- [Exercise] Across the entries below, count the lines in which the word "flops" occurs. Reply with the count alone.

- [Provided records]

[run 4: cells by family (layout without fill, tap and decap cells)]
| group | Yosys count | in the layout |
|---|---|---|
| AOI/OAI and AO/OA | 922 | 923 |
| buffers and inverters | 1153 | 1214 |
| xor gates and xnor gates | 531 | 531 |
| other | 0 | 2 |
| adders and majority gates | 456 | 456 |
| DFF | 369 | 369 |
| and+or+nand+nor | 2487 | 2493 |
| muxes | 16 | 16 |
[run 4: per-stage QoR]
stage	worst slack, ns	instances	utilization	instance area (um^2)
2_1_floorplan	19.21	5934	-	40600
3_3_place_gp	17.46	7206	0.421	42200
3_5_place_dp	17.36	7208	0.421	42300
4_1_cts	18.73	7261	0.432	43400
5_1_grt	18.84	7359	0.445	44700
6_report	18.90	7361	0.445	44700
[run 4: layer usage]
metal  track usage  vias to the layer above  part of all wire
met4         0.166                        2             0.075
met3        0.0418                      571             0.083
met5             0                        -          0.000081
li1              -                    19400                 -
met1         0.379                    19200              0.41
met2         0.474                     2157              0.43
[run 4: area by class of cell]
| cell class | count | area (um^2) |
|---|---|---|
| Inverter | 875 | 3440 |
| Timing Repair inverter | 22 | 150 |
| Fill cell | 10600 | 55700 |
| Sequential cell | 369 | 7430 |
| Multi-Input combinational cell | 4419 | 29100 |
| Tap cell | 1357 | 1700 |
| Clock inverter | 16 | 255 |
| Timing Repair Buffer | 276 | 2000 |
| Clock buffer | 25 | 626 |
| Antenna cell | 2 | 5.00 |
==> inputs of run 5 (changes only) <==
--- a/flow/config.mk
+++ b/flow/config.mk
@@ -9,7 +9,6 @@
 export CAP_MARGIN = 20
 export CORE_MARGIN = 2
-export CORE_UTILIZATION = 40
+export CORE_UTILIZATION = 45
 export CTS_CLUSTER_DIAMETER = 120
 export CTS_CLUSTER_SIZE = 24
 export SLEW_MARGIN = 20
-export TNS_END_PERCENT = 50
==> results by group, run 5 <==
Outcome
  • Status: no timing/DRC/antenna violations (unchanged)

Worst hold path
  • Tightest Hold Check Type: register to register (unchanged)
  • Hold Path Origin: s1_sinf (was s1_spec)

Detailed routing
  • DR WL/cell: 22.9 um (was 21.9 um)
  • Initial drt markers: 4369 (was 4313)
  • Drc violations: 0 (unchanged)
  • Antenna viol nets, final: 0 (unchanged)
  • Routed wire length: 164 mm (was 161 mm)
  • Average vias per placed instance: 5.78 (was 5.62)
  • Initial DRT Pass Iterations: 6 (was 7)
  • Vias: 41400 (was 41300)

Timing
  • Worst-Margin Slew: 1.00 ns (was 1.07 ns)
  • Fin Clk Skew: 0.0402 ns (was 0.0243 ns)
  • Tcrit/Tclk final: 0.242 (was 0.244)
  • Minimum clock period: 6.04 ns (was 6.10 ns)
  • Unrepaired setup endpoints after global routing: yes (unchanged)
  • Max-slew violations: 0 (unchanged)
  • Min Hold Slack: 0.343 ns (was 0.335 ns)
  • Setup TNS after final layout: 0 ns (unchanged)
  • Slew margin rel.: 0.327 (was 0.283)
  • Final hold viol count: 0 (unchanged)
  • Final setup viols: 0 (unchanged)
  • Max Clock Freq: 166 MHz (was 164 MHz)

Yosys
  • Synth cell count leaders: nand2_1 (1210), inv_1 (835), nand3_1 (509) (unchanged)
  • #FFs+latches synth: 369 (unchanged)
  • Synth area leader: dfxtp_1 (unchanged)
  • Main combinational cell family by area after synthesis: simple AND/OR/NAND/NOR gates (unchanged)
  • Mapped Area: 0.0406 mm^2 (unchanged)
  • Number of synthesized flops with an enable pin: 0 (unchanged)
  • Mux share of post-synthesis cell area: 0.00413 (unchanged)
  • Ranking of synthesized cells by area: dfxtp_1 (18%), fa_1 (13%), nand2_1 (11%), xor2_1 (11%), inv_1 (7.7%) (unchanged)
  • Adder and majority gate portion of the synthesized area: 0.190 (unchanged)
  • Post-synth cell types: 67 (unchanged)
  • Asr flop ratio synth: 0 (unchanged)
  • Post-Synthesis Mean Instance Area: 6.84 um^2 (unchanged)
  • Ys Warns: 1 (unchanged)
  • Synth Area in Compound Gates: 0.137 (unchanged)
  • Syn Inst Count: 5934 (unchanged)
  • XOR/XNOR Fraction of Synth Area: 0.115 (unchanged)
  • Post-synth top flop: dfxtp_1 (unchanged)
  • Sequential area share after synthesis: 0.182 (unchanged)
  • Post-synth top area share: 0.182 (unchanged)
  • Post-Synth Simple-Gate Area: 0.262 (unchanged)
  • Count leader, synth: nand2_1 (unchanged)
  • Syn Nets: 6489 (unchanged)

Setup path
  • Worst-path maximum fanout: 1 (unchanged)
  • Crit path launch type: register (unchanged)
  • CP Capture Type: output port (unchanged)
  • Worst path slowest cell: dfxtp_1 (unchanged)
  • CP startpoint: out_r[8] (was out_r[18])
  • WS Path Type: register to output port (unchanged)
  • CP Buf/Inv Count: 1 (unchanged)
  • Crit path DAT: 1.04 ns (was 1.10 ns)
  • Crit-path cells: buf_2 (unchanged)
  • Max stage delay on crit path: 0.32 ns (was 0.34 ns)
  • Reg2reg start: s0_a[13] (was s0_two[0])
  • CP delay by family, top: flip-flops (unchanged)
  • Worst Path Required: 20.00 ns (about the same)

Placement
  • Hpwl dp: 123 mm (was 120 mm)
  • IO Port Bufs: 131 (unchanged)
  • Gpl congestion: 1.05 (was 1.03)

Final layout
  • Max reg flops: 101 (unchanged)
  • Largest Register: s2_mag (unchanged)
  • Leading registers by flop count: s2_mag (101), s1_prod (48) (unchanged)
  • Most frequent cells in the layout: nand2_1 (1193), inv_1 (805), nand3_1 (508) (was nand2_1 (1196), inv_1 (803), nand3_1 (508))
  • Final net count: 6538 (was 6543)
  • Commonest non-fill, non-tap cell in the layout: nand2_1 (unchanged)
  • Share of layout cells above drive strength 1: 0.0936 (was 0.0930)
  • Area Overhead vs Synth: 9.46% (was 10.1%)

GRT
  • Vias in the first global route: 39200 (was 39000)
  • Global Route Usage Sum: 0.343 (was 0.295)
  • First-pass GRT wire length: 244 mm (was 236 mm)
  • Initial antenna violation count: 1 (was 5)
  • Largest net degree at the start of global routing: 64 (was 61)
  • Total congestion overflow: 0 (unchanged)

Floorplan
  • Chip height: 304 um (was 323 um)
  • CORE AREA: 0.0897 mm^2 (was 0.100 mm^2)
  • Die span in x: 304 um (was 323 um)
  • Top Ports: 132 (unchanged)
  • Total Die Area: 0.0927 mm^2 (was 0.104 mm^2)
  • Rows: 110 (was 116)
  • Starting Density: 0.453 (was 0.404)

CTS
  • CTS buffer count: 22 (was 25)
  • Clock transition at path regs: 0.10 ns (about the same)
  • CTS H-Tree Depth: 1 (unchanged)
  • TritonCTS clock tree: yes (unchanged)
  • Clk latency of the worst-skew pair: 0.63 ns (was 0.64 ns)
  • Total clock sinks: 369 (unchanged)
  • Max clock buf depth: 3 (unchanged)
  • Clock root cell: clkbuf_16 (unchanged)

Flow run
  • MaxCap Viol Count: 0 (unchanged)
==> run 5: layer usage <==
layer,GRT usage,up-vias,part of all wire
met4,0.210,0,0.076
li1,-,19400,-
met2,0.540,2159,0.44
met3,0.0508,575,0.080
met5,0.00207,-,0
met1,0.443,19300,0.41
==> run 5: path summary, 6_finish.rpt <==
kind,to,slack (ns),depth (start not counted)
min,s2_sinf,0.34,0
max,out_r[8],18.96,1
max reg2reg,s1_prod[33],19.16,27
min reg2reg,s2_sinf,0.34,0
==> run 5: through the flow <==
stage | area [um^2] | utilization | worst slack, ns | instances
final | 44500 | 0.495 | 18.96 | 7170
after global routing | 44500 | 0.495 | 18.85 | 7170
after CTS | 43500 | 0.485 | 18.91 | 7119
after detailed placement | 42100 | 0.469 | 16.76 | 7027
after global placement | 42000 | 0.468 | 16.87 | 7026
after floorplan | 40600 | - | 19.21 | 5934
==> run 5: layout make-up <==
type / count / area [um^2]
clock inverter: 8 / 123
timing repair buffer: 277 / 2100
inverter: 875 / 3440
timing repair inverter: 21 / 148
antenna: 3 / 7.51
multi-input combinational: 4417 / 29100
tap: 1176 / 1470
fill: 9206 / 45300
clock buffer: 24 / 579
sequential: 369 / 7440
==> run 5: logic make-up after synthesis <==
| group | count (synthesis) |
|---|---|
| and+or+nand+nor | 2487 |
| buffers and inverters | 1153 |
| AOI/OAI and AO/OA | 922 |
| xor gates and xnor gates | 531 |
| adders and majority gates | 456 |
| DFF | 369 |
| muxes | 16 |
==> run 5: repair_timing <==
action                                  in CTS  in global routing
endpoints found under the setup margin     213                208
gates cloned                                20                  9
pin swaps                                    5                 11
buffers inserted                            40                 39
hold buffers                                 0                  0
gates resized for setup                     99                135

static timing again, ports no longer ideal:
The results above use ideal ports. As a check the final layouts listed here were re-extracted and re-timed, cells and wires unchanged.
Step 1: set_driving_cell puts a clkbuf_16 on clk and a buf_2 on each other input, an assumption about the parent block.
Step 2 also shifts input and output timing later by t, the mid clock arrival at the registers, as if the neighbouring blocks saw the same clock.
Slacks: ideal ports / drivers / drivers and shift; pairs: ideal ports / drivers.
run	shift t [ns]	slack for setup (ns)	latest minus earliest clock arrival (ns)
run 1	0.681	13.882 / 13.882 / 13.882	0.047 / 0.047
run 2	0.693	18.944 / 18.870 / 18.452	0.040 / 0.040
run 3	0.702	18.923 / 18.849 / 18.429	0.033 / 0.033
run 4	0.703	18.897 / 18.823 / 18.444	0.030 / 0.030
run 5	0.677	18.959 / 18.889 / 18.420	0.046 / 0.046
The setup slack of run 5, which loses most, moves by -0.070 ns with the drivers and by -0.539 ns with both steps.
Background: an optimization exercise with open tools, aiming at small area, a short achievable clock period and few clock cycles per item. Do not read the settings as production practice.
Function was not checked in any run shown here: the RTL went through the layout flow alone.
Power figures rest on the tool's default switching activity, not on a simulated workload.

==> standard.sh <==
#!/bin/bash
# synth_recipe.tcl (not shown) runs the flow's synth.tcl, then flattens the netlist and writes it again
# the make line also repeats each setting of config.mk as NAME=value (left out here)
make -C /OpenROAD-flow-scripts/flow DESIGN_CONFIG=/design/flow/config.mk WORK_HOME=/design/flow/orfs CLKGATE_MAP_FILE= SYNTH_SCRIPT=/design/flow/synth_recipe.tcl "${@:-finish}"
==> flow/run.sh <==
#!/bin/bash
set -euo pipefail
MARGIN=${MARGIN:-7.5}
sed "s/SETUP_SLACK_MARGIN=[0-9.]*/SETUP_SLACK_MARGIN=$MARGIN/" standard.sh > standard_margin.sh
bash standard_margin.sh > standard.log 2>&1
==> config.mk <==
export PLATFORM = sky130hd
export DESIGN_NAME = boholt_dec
export DESIGN_NICKNAME = boholt_dec
export VERILOG_FILES = /design/flow/design.v
export SDC_FILE = /design/flow/constraint.sdc
export NUM_CORES = 4
export LEC_CHECK = 0
export CAP_MARGIN = 20
export CORE_MARGIN = 2
export CORE_UTILIZATION = 40
export PLACE_DENSITY = 0.6
export SETUP_SLACK_MARGIN = 5
export SLEW_MARGIN = 20
==> constraint.sdc <==
create_clock -name core_clock -period 12.0 [get_ports {clk}]
set_input_delay 2.4000 -clock core_clock [delete_from_list [all_inputs] [get_ports {clk}]]
set_output_delay 2.4000 -clock core_clock [all_outputs]
set_load 0.01 [all_outputs]
==> design.v <==
module boholt_dec (
    input  wire        clk,
    input  wire        rst,
    input  wire        in_valid,
    input  wire [31:0] in_data,
    input  wire        in_last,
    output wire        in_ready,
    output reg         out_valid,
    output reg  [15:0] out_item,
    output reg         done,
    output wire [2:0]  res_fault,
    output wire [12:0] res_fault_pos,
    output wire        res_crc_bad,
    output wire [12:0] res_count,
    output wire        hist_we,
    output wire [11:0] hist_waddr,
    output wire [15:0] hist_wdata,
    output wire        hist_re,
    output wire [11:0] hist_raddr,
    input  wire [15:0] hist_rdata
);
    localparam [15:0] SYNC = 16'hB0B7;
    localparam [31:0] CRC_RESIDUE = 32'hDEBB20E3;
    localparam [2:0] F_NONE     = 3'd0,
                     F_ILLEGAL  = 3'd1,
                     F_DISTANCE = 3'd2,
                     F_OVERRUN  = 3'd3,
                     F_TRUNC    = 3'd4,
                     F_HEADER   = 3'd5;
    localparam [1:0] S_HDR   = 2'd0,    
                     S_CHK   = 2'd1,    
                     S_BODY  = 2'd2,    
                     S_DRAIN = 2'd3;    
    localparam [2:0] T_LIT   = 3'd0,
                     T_SRUN  = 3'd1,
                     T_LRUN  = 3'd2,
                     T_MATCH = 3'd3,
                     T_EOB   = 3'd4,
                     T_ILL   = 3'd5,
                     T_STO   = 3'd6,    
                     T_LIM   = 3'd7;    
    localparam [2:0] C_LIT = 3'd0,
                     C_P1  = 3'd1,      
                     C_P2  = 3'd2,      
                     C_RAM = 3'd3,      
                     C_END = 3'd4;
    function [15:0] crc16_16(input [15:0] c, input [15:0] d);
        integer i;
        reg [15:0] x;
        begin
            x = c ^ {d[7:0], 8'h00};
            for (i = 0; i < 8; i = i + 1)
                x = x[15] ? ((x << 1) ^ 16'h1021) : (x << 1);
            x = x ^ {d[15:8], 8'h00};
            for (i = 0; i < 8; i = i + 1)
                x = x[15] ? ((x << 1) ^ 16'h1021) : (x << 1);
            crc16_16 = x;
        end
    endfunction
    function [31:0] crc32_16(input [31:0] c, input [15:0] d);
        integer i;
        reg [31:0] x;
        begin
            x = c ^ {16'd0, d};
            for (i = 0; i < 16; i = i + 1)
                x = x[0] ? ((x >> 1) ^ 32'hEDB88320) : (x >> 1);
            crc32_16 = x;
        end
    endfunction
    reg  [1:0]  st;
    reg  [2:0]  hw;              
    reg  [1:0]  hidx;            
    reg         hhalf;           
    reg         l1;              
    reg  [31:0] s0, s1;
    reg         v0, v1;          
    reg  [4:0]  o;               
    reg         lp0, lp1;        
    reg         pay_end;         
    reg  [1:0]  ph;              
    reg  [11:0] wl;              
    reg         wl_nz;           
    reg  [1:0]  pl_lo;           
    reg         cut, stored;
    reg  [12:0] maxn;            
    reg  [12:0] n_p;             
    reg  [2:0]  fault;
    reg         crc_bad;
    reg         tdone;           
    reg         pdone;           
    reg         end_pending;     
    reg  [31:0] crc;             
    reg         f_w1bad, f_c0, f_plnc, f_plc, f_st, f_pz;
    reg         tok_v;
    reg  [2:0]  tok_c;
    reg  [25:0] tok_w;           
    reg         cmd_v;
    reg  [2:0]  cmd_k;
    reg  [15:0] cmd_a;           
    reg  [11:0] cmd_r;           
    reg         cmd_one;         
    reg  [11:0] cp_n;            
    reg         e_idle;          
    reg         e_le1;           
    reg         cp_ram;          
    reg         cp_p2;           
    reg  [11:0] rptr;
    reg         rd_done;         
    reg  [15:0] prev2;
    reg  [11:0] wcnt;            
    assign res_fault     = fault;
    assign res_fault_pos = (fault == F_NONE) ? 13'd0 : n_p;
    assign res_crc_bad   = crc_bad;
    assign res_count     = n_p;
    wire cmd_ram  = (cmd_k == C_RAM);
    wire pop      = cmd_v && e_idle && (!cmd_ram || rd_done);
    wire pre_rd   = cmd_v && cmd_ram && !rd_done && e_le1;
    wire cmd_free = !cmd_v || pop;
    wire pop_cp   = pop && (cmd_k == C_P1 || cmd_k == C_P2 || cmd_k == C_RAM);
    assign hist_re    = pre_rd ||
                        (pop && cmd_ram && !cmd_one) ||
                        (!e_idle && cp_ram && !e_le1);
    assign hist_raddr = pre_rd ? cmd_r : rptr;
    assign hist_we    = out_valid;
    assign hist_waddr = wcnt;
    assign hist_wdata = out_item;
    wire emit = !e_idle || (pop && cmd_k != C_END);
    reg [15:0] eval;
    always @(*) begin
        if (!e_idle)
            eval = cp_ram ? hist_rdata : cp_p2 ? prev2 : out_item;
        else case (cmd_k)
            C_P1:    eval = out_item;
            C_P2:    eval = prev2;
            C_RAM:   eval = hist_rdata;
            default: eval = cmd_a;
        endcase
    end
    always @(posedge clk) begin
        if (rst) begin
            cp_n      <= 12'd0;
            e_idle    <= 1'b1;
            e_le1     <= 1'b1;
            rd_done   <= 1'b0;
            out_valid <= 1'b0;
            done      <= 1'b0;
            wcnt      <= 12'hFFF;
        end else begin
            out_valid <= emit;
            done      <= pop && (cmd_k == C_END);
            if (emit) begin
                out_item <= eval;
                prev2    <= out_item;
                wcnt     <= wcnt + 12'd1;
            end
            if (pop && cmd_k == C_END)
                wcnt <= 12'hFFF;
            if (hist_re)
                rptr <= hist_raddr + 12'd1;
            rd_done <= pre_rd;
            if (!e_idle) begin
                cp_n   <= cp_n - 12'd1;
                e_idle <= e_le1;
                e_le1  <= (cp_n[11:2] == 10'd0) && !(cp_n[1] && cp_n[0]);
            end else if (pop_cp) begin
                cp_n   <= cmd_a[11:0];
                e_idle <= cmd_one;
                e_le1  <= (cmd_a[11:1] == 11'd0);
                cp_ram <= cmd_ram;
                cp_p2  <= (cmd_k == C_P2);
            end
        end
    end
    wire [12:0] room    = maxn - n_p;                  
    wire        at_max  = (n_p == maxn);
    wire [11:0] d_m1    = tok_w[15:4];                 
    reg  [11:0] len_m1;                                
    always @(*) begin
        case (tok_c)
            T_SRUN:  len_m1 = {8'd0, tok_w[5:2]};
            T_LRUN:  len_m1 = tok_w[14:3];
            default: len_m1 = {2'd0, tok_w[25:16]} + 12'd2;
        endcase
    end
    wire        over    = {1'b0, len_m1} >= room;      
    wire        is_cp   = (tok_c == T_SRUN || tok_c == T_LRUN || tok_c == T_MATCH);
    wire        dist_bad = (tok_c == T_MATCH) ? ({1'b0, d_m1} >= n_p) : (n_p == 13'd0);
    wire chk_en  = (st == S_BODY) && tok_v && !pdone && cmd_free;
    wire tok_pop = chk_en;
    reg        k_end;
    reg [2:0]  k_fault;
    reg        k_push;
    always @(*) begin
        k_end   = 1'b0;
        k_fault = F_NONE;
        k_push  = 1'b0;
        if (stored && at_max) begin
            k_end = 1'b1;
        end else case (tok_c)
            T_LIT, T_STO: begin
                if (at_max) begin k_end = 1'b1; k_fault = F_OVERRUN; end
                else k_push = 1'b1;
            end
            T_SRUN, T_LRUN, T_MATCH: begin
                if (dist_bad)  begin k_end = 1'b1; k_fault = F_DISTANCE; end
                else if (over) begin k_end = 1'b1; k_fault = F_OVERRUN; end
                else k_push = 1'b1;
            end
            T_EOB: begin
                k_end = 1'b1;
                if (!at_max && !cut) k_fault = F_TRUNC;
            end
            T_ILL: begin
                k_end = 1'b1; k_fault = F_ILLEGAL;
            end
            default: begin   
                k_end = 1'b1;
                if (!cut) k_fault = F_TRUNC;
            end
        endcase
    end
    wire [63:0] dw  = {s1, s0};
    wire [25:0] win = dw[o +: 26];
    wire [5:0] c;
    assign c[0] = !stored && !win[0];
    assign c[1] = !stored && win[0] && !win[1];
    assign c[2] = !stored && win[1:0] == 2'b11 && !win[2];
    assign c[3] = !stored && win[2:0] == 3'b111 && !win[3];
    assign c[4] = !stored && win[3:0] == 4'b1111;
    assign c[5] = stored;
    wire [5:0] lastbits = (pl_lo == 2'd0) ? 6'd32 : {1'b0, pl_lo, 3'b000};
    wire [6:0] avail    = lp0 ? {1'b0, lastbits} - {2'b0, o}
                              : 7'd32 - {2'b0, o} + {1'b0, lastbits};
    wire       near_end = lp0 || lp1;
    reg  [4:0] tl [0:5];
    reg  [5:0] ge, gt, lh;       
    reg  [4:0] o_next;
    reg        retire_c, wait_c, lim_c;
    integer ci;
    always @(*) begin
        tl[0] = 5'd17; tl[1] = 5'd6; tl[2] = 5'd15;
        tl[3] = 5'd26; tl[4] = 5'd5; tl[5] = 5'd16;
        o_next   = 5'd0;
        retire_c = 1'b0;
        wait_c   = 1'b0;
        lim_c    = 1'b0;
        for (ci = 0; ci < 6; ci = ci + 1) begin
            ge[ci] = ({1'b0, o} + {1'b0, tl[ci]}) >= 6'd32;
            gt[ci] = ({1'b0, o} + {1'b0, tl[ci]}) >  6'd32;
            lh[ci] = {2'b0, tl[ci]} > avail;
            if (c[ci]) begin
                o_next   = o_next | (o + tl[ci]);
                retire_c = retire_c | ge[ci];
                wait_c   = wait_c | gt[ci];
                lim_c    = lim_c | lh[ci];
            end
        end
    end
    wire lim_hit = pay_end || (near_end && lim_c);
    wire wait_w  = !v1 && !lp0 && wait_c;
    reg [2:0] t_cls;
    always @(*) begin
        if (lim_hit)   t_cls = T_LIM;
        else if (c[5]) t_cls = T_STO;
        else if (c[0]) t_cls = T_LIT;
        else if (c[1]) t_cls = T_SRUN;
        else if (c[2]) t_cls = T_LRUN;
        else if (c[3]) t_cls = T_MATCH;
        else if (!win[4]) t_cls = T_EOB;
        else           t_cls = T_ILL;
    end
    wire t_last = lim_hit || (c[4] && !stored);    
    wire tstop    = tdone || pdone;
    wire tok_free = !tok_v || tok_pop;
    wire ten      = (st == S_BODY) && !tstop && tok_free &&
                    (pay_end || (v0 && !wait_w));
    wire retire0 = ten && retire_c;                    
    wire xfer    = v1 && (tstop || !v0 || retire0);
    wire take    = in_valid && in_ready;
    wire [13:0] h_plen  = s1[26:13];
    wire [12:0] h_count = s1[12:0];
    wire        h_cut   = s1[26];
    wire        h_stored = s1[24];
    wire hdr_bad = (s0[15:0] != SYNC) || (crc[15:0] != s0[31:16]) ||
                   f_w1bad || (s1[31:29] != 3'd0) ||
                   (f_c0 && !h_cut) ||
                   (!h_cut && f_plnc) || (h_cut && f_plc) ||
                   (h_stored && !h_cut && f_st);
    wire blk_end = (st == S_BODY) && pdone && !wl_nz && !v1 && (ph == 2'd0);
    wire chk_go  = (st == S_CHK) && (!end_pending || done);
    assign in_ready = (st == S_HDR)   ? (hw != 3'd4 && (!v1 || hhalf)) :
                      (st == S_BODY)  ? (wl_nz && !v1) :
                      (st == S_DRAIN);
    always @(posedge clk) begin
        if (rst) begin
            st          <= S_HDR;
            hw          <= 3'd0;
            v0          <= 1'b0;
            v1          <= 1'b0;
            ph          <= 2'd0;
            tdone       <= 1'b1;
            pdone       <= 1'b1;
            tok_v       <= 1'b0;
            end_pending <= 1'b0;
            cmd_v       <= 1'b0;
            n_p         <= 13'd0;
            fault       <= F_NONE;
            crc_bad     <= 1'b0;
        end else begin
            if (in_ready) begin
                s1 <= in_data;
                l1 <= in_last;
            end
            if (pop) cmd_v <= 1'b0;
            if (done) end_pending <= 1'b0;
            case (st)
                S_HDR: begin
                    if (v1) begin
                        if (hidx == 2'd0) begin
                            s0        <= s1;
                            crc[15:0] <= 16'hFFFF;
                        end else
                            crc[15:0] <= crc16_16(crc[15:0], hhalf ? s1[31:16] : s1[15:0]);
                        if (hidx == 2'd1 && !hhalf) begin
                            f_w1bad <= (s1[31:30] != 2'd0) || (s1[29:27] > 3'd4) ||
                                       (h_count > 13'd4096);
                            f_c0    <= (h_count == 13'd0);
                            f_plnc  <= (h_plen[1:0] != 2'd0) || (h_plen > 14'd8192);
                            f_plc   <= (h_plen > 14'd8708);
                            f_st    <= (h_plen != {h_count[12:1] + {12'd0, h_count[0]}, 2'b00});
                            f_pz    <= (h_plen == 14'd0);
                            maxn    <= h_count;
                            wl      <= h_plen[13:2] + {11'd0, (h_plen[1:0] != 2'd0)} + 12'd1;
                            pl_lo   <= h_plen[1:0];
                        end
                        hhalf <= 1'b1;
                        if (hhalf) begin
                            v1 <= 1'b0;
                            if (hidx == 2'd3) st <= S_CHK;
                        end
                    end
                    if (take) begin
                        v1    <= 1'b1;
                        hidx  <= hw[1:0];
                        hhalf <= (hw == 3'd0);
                        hw    <= hw + 3'd1;
                    end
                end
                S_CHK: begin
                    if (chk_go) begin
                        hw <= 3'd0;
                        if (hdr_bad) begin
                            fault       <= F_HEADER;
                            n_p         <= 13'd0;
                            crc_bad     <= 1'b0;
                            cmd_v       <= 1'b1;
                            cmd_k       <= C_END;
                            end_pending <= 1'b1;
                            st          <= l1 ? S_HDR : S_DRAIN;
                        end else begin
                            st      <= S_BODY;
                            cut     <= h_cut;
                            stored  <= h_stored;
                            wl      <= h_cut ? wl - 12'd1 : wl;
                            wl_nz   <= !(h_cut && f_pz);
                            if (h_cut && !h_stored && maxn == 13'd0) maxn <= 13'd4096;
                            n_p     <= 13'd0;
                            fault   <= F_NONE;
                            crc_bad <= 1'b0;
                            crc     <= 32'hFFFFFFFF;
                            tdone   <= 1'b0;
                            pdone   <= 1'b0;
                            tok_v   <= 1'b0;
                            pay_end <= f_pz;
                            v0      <= 1'b0;
                            o       <= 5'd0;
                            lp0     <= 1'b0;
                            lp1     <= 1'b0;
                        end
                    end
                end
                S_DRAIN: begin
                    if (take && in_last) st <= S_HDR;
                end
                default: begin  
                    if (ph != 2'd0)
                        crc <= crc32_16(crc, ph[1] ? s0[31:16] : s0[15:0]);
                    ph <= (ph == 2'd1) ? 2'd2 : 2'd0;
                    if (cmd_free) begin
                        cmd_k   <= (tok_c == T_LIT || tok_c == T_STO) ? C_LIT :
                                   (tok_c != T_MATCH || d_m1 == 12'd0) ? C_P1 :
                                   (d_m1 == 12'd1) ? C_P2 : C_RAM;
                        cmd_a   <= (tok_c == T_STO) ? tok_w[15:0] :
                                   (tok_c == T_LIT) ? tok_w[16:1] : {4'd0, len_m1};
                        cmd_r   <= n_p[11:0] + ~d_m1;
                        cmd_one <= (len_m1 == 12'd0);
                    end
                    if (tok_pop) begin
                        tok_v <= 1'b0;
                        if (k_end) begin
                            pdone <= 1'b1;
                            fault <= k_fault;
                        end
                        if (k_push) begin
                            cmd_v <= 1'b1;
                            n_p   <= is_cp ? n_p + {1'b0, len_m1} + 13'd1 : n_p + 13'd1;
                        end
                    end
                    if (ten) begin
                        tok_v <= 1'b1;
                        tok_c <= t_cls;
                        tok_w <= win;
                        o     <= o_next;
                        if (t_last) tdone <= 1'b1;
                        if (retire_c) begin
                            v0 <= 1'b0;
                            if (lp0) pay_end <= 1'b1;
                        end
                    end
                    if (take) begin
                        v1    <= 1'b1;
                        wl    <= wl - 12'd1;
                        wl_nz <= (wl != 12'd1);
                        lp1   <= (wl == (cut ? 12'd1 : 12'd2));
                    end
                    if (xfer) begin
                        s0  <= s1;
                        v0  <= 1'b1;
                        lp0 <= lp1;
                        ph  <= 2'd1;
                        if (!take) v1 <= 1'b0;
                    end
                    if (blk_end && cmd_free) begin
                        crc_bad     <= !cut && (crc != CRC_RESIDUE);
                        cmd_v       <= 1'b1;
                        cmd_k       <= C_END;
                        end_pending <= 1'b1;
                        st          <= S_HDR;
                        v0          <= 1'b0;
                    end
                end
            endcase
        end
    end
endmodule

- [Output of the task] 3